If it's estates you're after -- Sasieni Four Dot and Two Dot pipes! They come along fairly frequently on ebay and if you don't worry about missing a few, you might score one fairly cheap. I got a Sasieni Four Dot for $105 and a Two Dot for $112 and they were like brand new pipes. Just beautiful and absolutely top notch smokers, both of them. Gotta get the ones from 1976 or earlier. The old Sasieni pipes were super.


----------



## dmkerr (Oct 27, 2008)

IHT said:


> +1
> 
> at that price range, you could get an "artisan" pipe directly from the maker in the style, shape, finish, stem you choose.
> 
> ...


+1 on this. For that kind of money, get a pipe no one else has.


----------



## Jeff10236 (Nov 21, 2010)

OK, I've decided to go with one of the more mainstream manufacturers rather than a custom (my budget puts me at entry level for custom, and I figure at entry level for that quality, I'm better off with a manufactured pipe rather than an entry-level custom). I'm going with an estate to get the most for my money (probably).

It occurred to me that the Peterson Sherlock Holmes is a lower end high end pipe (if that makes sense)- new they seem to go for $150-400 depending upon the specific pipe, mostly in the $200s. So, I have my high end English or Irish pipe for now (I'll still get a Dunhill, Ashton, or similar at some point), but I'm leaning towards Italian at the moment.
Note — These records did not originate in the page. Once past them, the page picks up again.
[src/hdl/fsad_pkg.sv]
// shared types, register indexes and reciprocal table for the frame decimator
`timescale 1ns / 1ps

package fsad_pkg;

  // configuration register indexes
  localparam logic [1:0] CFG_FRAME_PIXELS  = 2'd0;
  localparam logic [1:0] CFG_COMBINE_COUNT = 2'd1;
  localparam logic [1:0] CFG_SKIP_COUNT    = 2'd2;

  localparam int CFG_WIDTH   = 17;
  localparam int COUNT_WIDTH = 5;
  localparam int PIX_WIDTH   = 16;
  localparam int RECIP_SHIFT = 20;
  localparam int RECIP_WIDTH = 20;
  localparam int PROD_WIDTH  = PIX_WIDTH + RECIP_WIDTH;

  localparam logic [PIX_WIDTH-1:0] PASS_MASK = 16'h3fff;

  // what the accumulate stage does with a kept pixel
  typedef enum logic [1:0] {
    ACC_FIRST,   // first frame of a group: store pixel/4
    ACC_SUM,     // middle frame: add pixel/4 into the store
    ACC_AVG,     // last frame: add and emit the average
    ACC_PASS     // group of one: emit the masked pixel
  } acc_op_t;

  // kept pixel going into the accumulate stage
  typedef struct packed {
    logic                   valid;
    acc_op_t                op;
    logic [PIX_WIDTH-1:0]   pixel;
    logic                   last;
    logic [COUNT_WIDTH-1:0] comb;
  } acc_req_t;

  // emitting pixel going into the divide stage
  typedef struct packed {
    logic                   valid;
    logic                   avg;
    logic [PIX_WIDTH-1:0]   value;
    logic                   last;
    logic [COUNT_WIDTH-1:0] comb;
  } div_req_t;

  // finished result beat
  typedef struct packed {
    logic                 valid;
    logic [PIX_WIDTH-1:0] value;
    logic                 last;
  } res_t;

  // ceil(2^20 / d), exact floor division of any 16-bit value for d in 2..16
  function automatic logic [RECIP_WIDTH-1:0] recip(input logic [COUNT_WIDTH-1:0] d);
    logic [RECIP_WIDTH-1:0] m;
    unique case (d)
      5'd2:    m = 20'd524288;
      5'd3:    m = 20'd349526;
      5'd4:    m = 20'd262144;
      5'd5:    m = 20'd209716;
      5'd6:    m = 20'd174763;
      5'd7:    m = 20'd149797;
      5'd8:    m = 20'd131072;
      5'd9:    m = 20'd116509;
      5'd10:   m = 20'd104858;
      5'd11:   m = 20'd95326;
      5'd12:   m = 20'd87382;
      5'd13:   m = 20'd80660;
      5'd14:   m = 20'd74899;
      5'd15:   m = 20'd69906;
      5'd16:   m = 20'd65536;
      default: m = 20'hfffff;
    endcase
    return m;
  endfunction

endpackage

[src/hdl/fsad_outq.sv]
// output queue that decouples the pipeline from the result consumer
`timescale 1ns / 1ps

module fsad_outq
  import fsad_pkg::*;
#(
  parameter int DEPTH = 8
) (
  input  logic                       clk,
  input  logic                       rst_n,
  input  res_t                       push,
  output logic [$clog2(DEPTH):0]     count,
  output logic                       out_tvalid,
  input  logic                       out_tready,
  output logic [PIX_WIDTH-1:0]       out_tdata,
  output logic                       out_tlast
);

  localparam int PW = $clog2(DEPTH);

  logic [PIX_WIDTH-1:0] data_mem [DEPTH];
  logic                 last_mem [DEPTH];
  logic [PW-1:0]        wr_ptr_r;
  logic [PW-1:0]        rd_ptr_r;
  logic [PW:0]          count_r;
  logic [PW:0]          count_nxt;
  logic                 pop;

  assign pop = out_tvalid && out_tready;

  // occupancy update
  always_comb begin
    count_nxt = count_r;
    if (push.valid && !pop) begin
      count_nxt = count_r + 1'b1;
    end else if (!push.valid && pop) begin
      count_nxt = count_r - 1'b1;
    end
  end

  // pointers and count
  always_ff @(posedge clk) begin
    if (!rst_n) begin
      wr_ptr_r <= '0;
      rd_ptr_r <= '0;
      count_r  <= '0;
    end else begin
      count_r <= count_nxt;
      if (push.valid) begin
        wr_ptr_r <= (wr_ptr_r == PW'(DEPTH - 1)) ? '0 : wr_ptr_r + 1'b1;
      end
      if (pop) begin
        rd_ptr_r <= (rd_ptr_r == PW'(DEPTH - 1)) ? '0 : rd_ptr_r + 1'b1;
      end
    end
  end

  // entry storage
  always_ff @(posedge clk) begin
    if (push.valid) begin
      data_mem[wr_ptr_r] <= push.value;
      last_mem[wr_ptr_r] <= push.last;
    end
  end

  assign count      = count_r;
  assign out_tvalid = (count_r != '0);
  assign out_tdata  = data_mem[rd_ptr_r];
  assign out_tlast  = last_mem[rd_ptr_r];

endmodule

[config.mk]
export PLATFORM = sky130hd
export DESIGN_NAME = fsad_outq
export DESIGN_NICKNAME = d
export VERILOG_FILES = /design/src/hdl/fsad_pkg.sv /design/src/hdl/fsad_outq.sv
export SDC_FILE = /design/constraint.sdc
export NUM_CORES = 1
export LEC_CHECK = 0
export ABC_AREA = 1
export BUFFER_PORTS_ARGS = -buffer_cell sky130_fd_sc_hd__buf_2
export CORE_MARGIN = 4
export CORE_UTILIZATION = 54
export CTS_CLUSTER_SIZE = 8
export DETAILED_ROUTE_END_ITERATION = 8
export PLACE_DENSITY = 0.79
export SYNTH_ARGS = -nofsm -noshare
export SYNTH_HDL_FRONTEND = slang
export SYNTH_SLANG_ARGS = --single-unit
[constraint.sdc]
create_clock -name clk -period 1.75 [get_ports clk]
set_input_delay 0.35 -clock clk [delete_from_list [all_inputs] [get_ports clk]]
set_output_delay 0.35 -clock clk [all_outputs]
set_load 0.01 [all_outputs]
Word-level counts from Yosys, hierarchy flattened --
Memories as Yosys holds them, arrays and structs flattened. A register that Yosys moved wholly into a read port is not among the register bits. Cells that the tools add are included.
Storage, ports and cells: register bits 10, RAM bits 136, input bits 21, output and inout port bits 22, word-level logic and storage cells 28, memories 2
Memory list:
- data_mem | depth 8, bits a word 16, read ports 1, clocked after memory_dff 1, write ports 1, line fsad_outq.sv:21 | logic [PIX_WIDTH-1:0] data_mem [DEPTH];
- last_mem | depth 8, bits a word 1, read ports 1, clocked after memory_dff 1, write ports 1, line fsad_outq.sv:22 | logic last_mem [DEPTH];
Operators by class: add/subtract/negate cells 4, equal/unequal tests 2, mux-type cells 10, reduce and logical (&&, ||, !) cells 7
Operator list (number):
- $mux 3 | 6
- $mux 4 | 2
- $add 3x1->3 const B | 2
- $eq 3x3->1 const B | 2
- $add 4x1->4 const B | 1
- $reduce_bool 4->1 | 1
- $sub 4x1->4 const B | 1
- $logic_and 1x1->1 | 3
- $logic_not 1->1 | 2
- $mux 1 | 2
- $reduce_bool 2->1 | 1

Longest topological paths before layout --
Gate-level depths: netlist (run 1).
depth after elaboration 5, depth in mapped cells 13, gate-level depth less buffers 13

Worst setup path before layout (run 1) --
Ideal clock, no wire load.
path type register -> register, from register count_r[0] (netlist: count[0]), to register count_r[3] (netlist: count[3]), library setup time 0.109 ns, arrival time 1.906 ns, required time 1.641 ns, path slack -0.265 ns, stages on the path, launching flop included 12, path buffers 0, period minus slack after synthesis 2.015 ns, path through dfxtp_1 -> inv_1 -> nand3_1 -> nand2_1 -> ha_1 -> inv_1 -> ha_1 -> or2_2 -> nand3_1 -> nand3_1 -> nand2_1 -> inv_1
On the way: longest elaborated chain between the ends 5, elaborated cells on any way between the ends 10, those cells by class add/sub (2); mux (2); reduce/logical (6)
Ends and longest elaborated chain:
- from (decl) | line fsad_outq.sv:25 | logic [PW:0] count_r;
- from (signal assigned) | line fsad_outq.sv:48 | count_r <= count_nxt;
- $reduce_bool 4->1 (*) | line fsad_outq.sv:67 | assign out_tvalid = (count_r != '0);
- net out_tvalid | line fsad_outq.sv:13 | output logic out_tvalid,
- $logic_and 1x1->1 (*) | line fsad_outq.sv:29 | assign pop = out_tvalid && out_tready;
- $logic_not 1->1 | line fsad_outq.sv:34 | if (push.valid && !pop) begin
- $logic_and 1x1->1 | line fsad_outq.sv:34
- $mux 4 / $reduce_bool 2->1 (equally long branches)
Mark *: on every way through the listed nets, which the timed path passes. The rest lies on a longest branch. The select of a mux whose other input is x is not followed. A chain may end at the register's enable or synchronous reset.

==> results of run 1 <==
==> through the flow <==
step	cell area, µm²	total power, mW	util (%)
finish	7610	10.9	69.6
global route	7610	11.4	69.6
CTS	7540	10.7	69.0
detailed placement	6710	6.65	61.3
global placement	6710	6.55	61.3
floorplan	6090	5.77	-
==> Yosys cell counts <==
master,n
nor2_1,152
edfxtp_1,136
nand2_1,102
o21ai_0,40
o21ai_1,33
dfxtp_1,13
inv_1,11
buf_2,10
a21oi_1,8
ha_1,7
nand3_1,6
buf_6,5
clkbuf_1,4
buf_4,3
clkbuf_2,2
inv_2,2
or2_2,2
buf_1,1
clkinv_1,1
fa_1,1
nor3_1,1
xor2_1,1
==> power by group through the flow <==
stage	Sequential (mW)	Combinational, mW	Clock [mW]
final	4.16	3.04	3.68
after global routing	4.18	3.33	3.88
after CTS	4.16	2.87	3.69
after detailed placement	4.21	2.44	0
after global placement	4.20	2.36	0
after floorplan	4.22	1.54	0
==> critical path, cell delays in order (launching register included) <==
cell	delay (ns)
dfxtp_4	0.45
inv_4	0.09
buf_12	0.17
o21ai_2	0.15
nand2_1	0.11
nand2_2	0.11
nand2_2	0.08
buf_2	0.15
==> path summary, 6_finish.rpt <==
check                              to  slack (ns)  depth (start not counted)
max                      out_tdata[5]       -0.34                          7
min          data_mem[3][1]$_DFFE_PP_        0.19                          1
max reg2reg     count[3]$_SDFFE_PN0P_        0.07                         14
min reg2reg  rd_ptr_r[2]$_SDFFE_PN0P_        0.49                          2
==> cell families (layout without fill, tap and decap cells) <==
| family | count (synthesis) | in the layout | share of synthesized area [%] |
|---|---|---|---|
| AND/OR/NAND/NOR | 263 | 263 | 16.5 |
| buffers and inverters | 39 | 133 | 3.46 |
| flip-flops | 149 | 149 | 71.5 |
| AO/OA/AOI/OAI | 81 | 81 | 6.67 |
| XOR/XNOR | 1 | 1 | 0.144 |
| adder cells (fa/ha/maj) | 8 | 8 | 1.77 |
==> sequential cells by signal, indices dropped and copies added, names as in the netlist, named ones only <==
name / count
last_mem: 8
wr_ptr_r: 3
count: 4
rd_ptr_r: 3
data_mem: 128
==> repair_timing <==
item	in CTS	in global routing
setup endpoints to repair	18	19
setup buffers	3	1
pin swaps	8	12
gates resized for setup	45	31
gates cloned	4	0
==> cell type report <==
cell class	instances	area share, %
Clock buffer	17	5.59
Clock inverter	15	2.38
Inverter	14	0.756
Multi-Input combinational cell	353	21.9
Sequential cell	149	57.2
Tap cell	140	2.30
Timing Repair Buffer	87	9.89
==> metal layers <==
layer | vias to the layer above | global-route usage (%) | routed length (µm)
met4 | 0 | 10.5 | 382
met1 | 2066 | 27.3 | 5460
met2 | 175 | 40.3 | 7540
li1 | 2002 | - | -
met5 | - | 0 | 0
met3 | 37 | 5.81 | 1020
==> impl_metrics.yaml, run 1 <==
pwr:
  clockPowerShare_pct: 33.8
  vdd_ir_drop_max_uv: 1030
  power.switching_mw: 3.28
  leakage_nw: 2.95
  swShare_pct: 30.1
  p_int_mw: 7.61
  power_frac_comb_pct: 27.9
  power_density_nw_per_um2: 1430
  seq_power_share_pct: 38.3
floorplan:
  core_area_um2: 10900
  rows: 38
  start_util_pct: 55.6
  num_io_pins: 43
  die_height_um: 114
  die_area_um2: 13000
  die_w_um: 114
timing:
  whs_ns: 0.193
  fmax_ghz: 0.479
  fin_skew_ns: 0.00832
  post-route-min-period_ns: 2.09
  worstMarginPinSlew_ns: 0.351
  setup_viol: 17
  hold_violations: 0
  finalCritPeriodShare_pct: 119
  slew_viol_final: 0
  fin_tns_setup_ns: -4.18
  fin_ws_ns: -0.336
  slew_headroom_pct: 76.5
  rsz0062_at_grt: "true"
synth:
  netlist_area_um2: 6080
  ys_seq_area_share_pct: 71.5
  synth.net_count: 570
  syn_avg_cell_area_um2: 11.2
  synth_top_area_share_pct: 67.2
  synthCells: 541
  ys_ff_latch: 149
  yosysWarnings: 0
  synth.largest_area_cell: "edfxtp_1"
  ys_top_cells_by_area: "edfxtp_1 67%, nor2_1 9.4%, nand2_1 6.3%"
  ys_types: 22
global_routing:
  grt_start_max_net_pins: 35
  grt_pass1_wl_um: 22700
  grt_pass1_vias: 4377
  groute.usage.overall_pct: 23.2
  overflow: 0
  antenna_found_initial: 0
layout:
  final_cells: 775
  final_layout_size_suffix_gt1_share_pct: 25.2
  multiInputGateArea_um2: 1670
  final_cell_mix: "136 x edfxtp_1, 133 x nor2_1, 96 x nand2_1"
  n_fill_cell: 683
  seqCellArea_um2: 4350
  layout_commonest_cell: "edfxtp_1"
  fin_nets: 651
  n_antenna_cell: 0
  area_growth_pct: 25.3
critical_path:
  critPathMaxFanout: 24
  start_kind: "register"
  critPathKind: "reg -> out"
  arrival_ns: 1.74
  required_ns: 1.40
  timing.rr.start: "count[1]$_SDFFE_PN0P_"
  cp-end-kind: "primary output"
status:
  violations: "setup timing"
  status: "finished with violations"
cts:
  cts_made_buffers: 17
  cts-root-buf: "clkbuf_16"
  ctsHoldBuffers: 0
  clockBufferDepth: 2
  clock_latency_ns: 0.42
  cts_tree: "done"
  cts_sinks: 149
  clk_pin_slew_ns: 0.06
  htree_levels: 4
place:
  dp.final_hpwl_um: 7740
  port-buffer-count: 42
  dp.cells: 736
  pre_cts_slack_ns: -0.0520
  place_congestion: 0.812
min_path:
  hp-class: "in -> reg"
  hold_path.startpoint: "push[2]"
detailed_routing:
  postRouteWirelength_um: 14400
  via_per_inst: 5.52
  ant_nets: 0
  dr.pass1.iters: 5
  drt_iter0_markers: 374
  num_vias: 4280
  route.detailed.drc: 0
  wl_per_cell_um: 18.6
run:
  cap_violations: 0
Power figures use the tool's default switching activity.
==> inputs of run 2 (changes only) <==
--- a/config.mk
+++ b/config.mk
@@ -7,7 +7,6 @@
 export LEC_CHECK = 0
 export ABC_AREA = 1
 export BUFFER_PORTS_ARGS = -buffer_cell sky130_fd_sc_hd__buf_2
-export CORE_MARGIN = 4
 export CORE_UTILIZATION = 54
 export CTS_CLUSTER_SIZE = 8
 export DETAILED_ROUTE_END_ITERATION = 8
==> impl_metrics.yaml, run 2 (synthesis results as in run 1) <==
layout:
  fin_nets: 645
  n_antenna_cell: 0
  area_growth_pct: 25.6
  largest_reg_flops: 128
  final_util_pct: 70.1
  final_layout_size_suffix_gt1_share_pct: 25.8
  n_fill_cell: 689
  final_cell_mix: "136 x edfxtp_1, 119 x nor2_1, 101 x nand2_1"
  regMostFlops: "data_mem"
  layout_commonest_cell: "edfxtp_1"
critical_path:
  cpLargestDelayFamily: "buffers and inverters"
  max_stage_delay_ns: 0.39
  crit_chain: "buf_4 -> clkbuf_16 -> nor2_2 -> nor2_1 -> o21ai_0 -> nand2_1 -> nand2_1 -> nand2_1 -> buf_2"
  cp-end-kind: "primary output"
  ff2ff_path_depth: 11
  arrival_ns: 1.86
  r2r_end: "count[3]$_SDFFE_PN0P_"
  cp_slowest_cell: "dfxtp_4"
  critPathKind: "reg -> out"
  critPathMaxFanout: 10
  timing.reg2reg.setup_slack_ns: 0.08
  crit_buf_inv: 3
  start_kind: "register"
  timing.rr.start: "count[2]$_SDFFE_PN0P_"
  crit_path_end: "out_tdata[6]"
  cpMostUsedCell: "nand2_1"
  cp.depth: 9
  required_ns: 1.40
cts:
  ctsHoldBuffers: 0
  cts_tree: "done"
  cts-root-buf: "clkbuf_8"
  htree_levels: 4
  clock_latency_ns: 0.53
  clk_pin_slew_ns: 0.06
  cts_sinks: 149
  clockBufferDepth: 2
  cts_made_buffers: 17
place:
  dp.final_hpwl_um: 7120
  place_congestion: 0.796
  port-buffer-count: 42
detailed_routing:
  num_vias: 4280
  via_per_inst: 5.57
  dr.pass1.iters: 5
  route.detailed.drc: 0
  wl_per_cell_um: 18.4
  postRouteWirelength_um: 14100
  drt_iter0_markers: 329
  ant_nets: 0
timing:
  hold_violations: 0
  post-route-min-period_ns: 2.21
  fin_tns_setup_ns: -6.41
  slew_viol_final: 0
  worstMarginPinSlew_ns: 0.314
  whs_ns: 0.0849
  fin_skew_ns: 0.00592
  rsz0062_at_grt: "true"
  finalCritPeriodShare_pct: 126
  fmax_ghz: 0.452
  setup_viol: 17
  fin_ws_ns: -0.463
  slew_headroom_pct: 79.0
pwr:
  power_density_nw_per_um2: 1420
  leakage_nw: 2.93
  total_power_mw: 10.8
  vdd_ir_drop_max_uv: 1090
global_routing:
  grt_pass1_vias: 4166
  grt_pass1_wl_um: 21300
  grt_start_max_net_pins: 37
  antenna_found_initial: 0
  groute.usage.overall_pct: 25.2
  overflow: 0
status:
  status: "finished with violations"
  violations: "setup timing"
run:
  cap_violations: 0
floorplan:
  die_w_um: 108
  core_area_um2: 10900
  start_util_pct: 55.8
  rows: 38
  die_area_um2: 11700
  num_io_pins: 43
  die_height_um: 108
min_path:
  hp-class: "in -> reg"
  hold_path.startpoint: "push[9]"
==> run 2: per-stage QoR <==
step	std cells	setup slack (ns)	cell area (µm²)
after floorplan	541	-0.112	6090
after global placement	725	-0.00411	6610
after detailed placement	725	-0.0513	6610
after CTS	763	-0.389	7430
after global routing	769	-0.551	7630
final	769	-0.463	7630
==> run 2: layer usage <==
layer | global-route usage [%] | share of wire, % | wire length, µm | vias up
li1 | - | - | - | 1989
met1 | 31.0 | 38 | 5340 | 2070
met2 | 43.2 | 53 | 7480 | 195
met3 | 6.27 | 8.0 | 1140 | 26
met4 | 9.00 | 1.4 | 195 | 0
met5 | 0 | 0 | 0 | -
==> run 2: timing repair <==
action / 4_1_cts / 5_1_grt
pin swaps: 8 / 14
endpoints found under the setup margin: 18 / 19
cloned: 4 / 3
endpoints found under the hold margin: 0 / 0
buffers inserted: 2 / 3
resized for setup: 44 / 41
==> run 2: cell type report <==
cell class / count / area [µm²] / area share, %
Clock buffer: 18 / 418 / 5.48
Clock inverter: 14 / 160 / 2.10
Inverter: 14 / 60.1 / 0.787
Multi-Input combinational cell: 353 / 1700 / 22.3
Sequential cell: 149 / 4350 / 57.0
Tap cell: 140 / 175 / 2.30
Timing Repair Buffer: 81 / 764 / 10.0
==> run 2: worst reg2reg max path: stages, from the launching register on <==
cell     delay (ns)
dfxtp_2        0.32
nor2_2         0.10
nand3_2        0.08
nand2_2        0.11
ha_4           0.14
inv_2          0.06
ha_4           0.21
or2_2          0.28
nand3_1        0.09
nand3_1        0.07
nand2_1        0.06
inv_1          0.04
==> run 2: power breakdown <==
part           switching [mW]  internal (mW)
clock network            1.39           2.16
logic                    1.77           1.35
registers               0.103           4.06
total                    3.26           7.57
==> run 2: how the worst min path moves through the flow <==
stage                                to  cells after the start
2_1_floorplan  data_mem[0][0]$_DFFE_PP_                      0
3_3_place_gp   rd_ptr_r[1]$_SDFFE_PN0P_                      2
3_5_place_dp   rd_ptr_r[1]$_SDFFE_PN0P_                      2
4_1_cts        data_mem[5][6]$_DFFE_PP_                      1
5_1_grt        data_mem[1][6]$_DFFE_PP_                      1
6_report       data_mem[0][8]$_DFFE_PP_                      1
==> inputs of run 3 (changes only) <==
--- a/config.mk
+++ b/config.mk
@@ -11,6 +11,7 @@
 export CTS_CLUSTER_SIZE = 8
 export DETAILED_ROUTE_END_ITERATION = 8
 export PLACE_DENSITY = 0.79
+export SETUP_SLACK_MARGIN = 0.3
 export SYNTH_ARGS = -nofsm -noshare
 export SYNTH_HDL_FRONTEND = slang
 export SYNTH_SLANG_ARGS = --single-unit
==> impl_metrics.yaml, run 3 (synthesis results as in run 1) <==
status:
  status: "finished with violations"
  violations: "setup timing"
place:
  place_congestion: 0.828
  dp.final_hpwl_um: 7510
  port-buffer-count: 42
detailed_routing:
  drt_iter0_markers: 476
  ant_nets: 0
  postRouteWirelength_um: 15800
  route.detailed.drc: 0
  via_per_inst: 5.81
  num_vias: 4476
  dr.pass1.iters: 5
  wl_per_cell_um: 20.5
critical_path:
  max_stage_delay_ns: 0.36
  required_ns: 1.40
  cp-end-kind: "primary output"
  cp_slowest_cell: "dfxtp_4"
  crit_buf_inv: 3
  crit_chain: "buf_6 -> clkbuf_16 -> nor2_2 -> nor2_1 -> o21ai_1 -> nand2_1 -> nand2_1 -> nand2_1 -> buf_2"
  cpLargestDelayFamily: "simple AND/OR/NAND/NOR gates"
  start_kind: "register"
  timing.reg2reg.setup_slack_ns: 0.11
  critPathMaxFanout: 5
  critPathKind: "reg -> out"
  timing.rr.start: "count[1]$_SDFFE_PN0P_"
  arrival_ns: 1.93
  cpMostUsedCell: "nand2_1"
min_path:
  hold_path.startpoint: "rst_n"
  hp-class: "in -> reg"
global_routing:
  grt_pass1_wl_um: 20800
  groute.usage.overall_pct: 24.7
  grt_pass1_vias: 4186
  grt_start_max_net_pins: 37
  antenna_found_initial: 0
  overflow: 0
cts:
  cts_tree: "done"
  clockBufferDepth: 2
  cts_sinks: 149
  cts_made_buffers: 17
  cts-root-buf: "clkbuf_8"
  clk_pin_slew_ns: 0.06
  clock_latency_ns: 0.54
  htree_levels: 4
pwr:
  clockPowerShare_pct: 33.0
  swShare_pct: 30.8
  power_frac_comb_pct: 30.5
  p_int_mw: 7.91
  leakage_nw: 2.99
  vdd_ir_drop_max_uv: 1090
  seq_power_share_pct: 36.6
  total_power_mw: 11.4
  power_density_nw_per_um2: 1460
  power.switching_mw: 3.52
run:
  cap_violations: 0
timing:
  worstMarginPinSlew_ns: 0.319
  fin_ws_ns: -0.533
  whs_ns: 0.0598
  finalCritPeriodShare_pct: 130
  fin_skew_ns: 0.00720
  fmax_ghz: 0.438
  rsz0062_at_grt: "true"
  post-route-min-period_ns: 2.28
  setup_viol: 17
  slew_headroom_pct: 78.7
  slew_viol_final: 0
  hold_violations: 0
layout:
  layout_commonest_cell: "edfxtp_1"
  regMostFlops: "data_mem"
  final_layout_size_suffix_gt1_share_pct: 30.1
  largest_reg_flops: 128
  n_antenna_cell: 0
  area_growth_pct: 29.1
  fin_nets: 647
  final_cell_mix: "136 x edfxtp_1, 112 x nor2_1, 97 x nand2_1"
floorplan:
  die_w_um: 108
  start_util_pct: 55.8
  num_io_pins: 43
  die_height_um: 108
  die_area_um2: 11700
  rows: 38
  core_area_um2: 10900
## run 3: metrics by stage
step	instances	cell area [µm²]	utilization [%]	TNS [ns]	worst slack, ns
floorplan	541	6160	-	0	0.132
finish	771	7850	72.1	-7.21	-0.533
global route	771	7850	72.1	-8.34	-0.614
global placement	722	6630	60.9	0	0.122
CTS	761	7400	67.9	-5.64	-0.369
detailed placement	722	6630	60.9	0	0.0506
## run 3: power groups by stage
stage / registers (mW) / logic, mW / clock network, mW
2_1_floorplan: 4.25 / 1.65 / 0
3_3_place_gp: 4.25 / 2.23 / 0
3_5_place_dp: 4.27 / 2.30 / 0
4_1_cts: 4.19 / 2.70 / 3.71
5_1_grt: 4.19 / 3.74 / 3.92
6_report: 4.18 / 3.48 / 3.77
## run 3: tightest hold or removal path, stage by stage
cell and delay [ns]:
buf_2 0.13, o21ai_2 0.06, nor2_1 0.03
## run 3: routing by layer
layer | global-route usage, % | part of all wire (%)
met1 | 29.6 | 36
met2 | 41.9 | 51
met3 | 5.61 | 9.1
met4 | 12.1 | 3.4
met5 | 0 | 0
## run 3: worst paths after layout
path	cells after the start	to
worst max-delay path	9	out_tdata[3]
worst min-delay path	3	count[1]$_SDFFE_PN0P_
worst max register to register	11	count[3]$_SDFFE_PN0P_
worst min register to register	2	register
## run 3: area by class of cell
class,instances,area (µm²)
multi-input combinational,353,1820
fill,641,3040
tap,140,175
sequential,149,4360
timing repair buffer,83,823
inverter,14,62.6
clock inverter,13,181
clock buffer,19,422
## run 3: what timing repair did
action | in CTS | in global routing
setup buffers | 6 | 2
gates cloned | 1 | 8
setup endpoints to repair | 22 | 23
pin swaps | 5 | 13
resized for setup | 43 | 85
hold buffers | 0 | 0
So, which one would you pick? Castello, Radice, Bonfiglioli, Ser Jacopo, or Ascorti. I _think_ I'm leaning towards a Ser Jacopo or Ascorti. Though, I could easily see going with a Sasieni (British) this time instead.


----------



## IHT (Dec 27, 2003)

Jeff10236 said:


> Also, some of the Americans- I've seen some very nice Rad Davis and Elliotf Nachwalter pipes. I'll check some of the newer custom guys too, but generally their _starting_ prices tend to be around the top of my price range. So, I'm not sure if I'd be better off with a *lower end custom/artisan pipe* or a top of the line mass produced pipe (Dunhill, Ashton, top end Peterson, etc).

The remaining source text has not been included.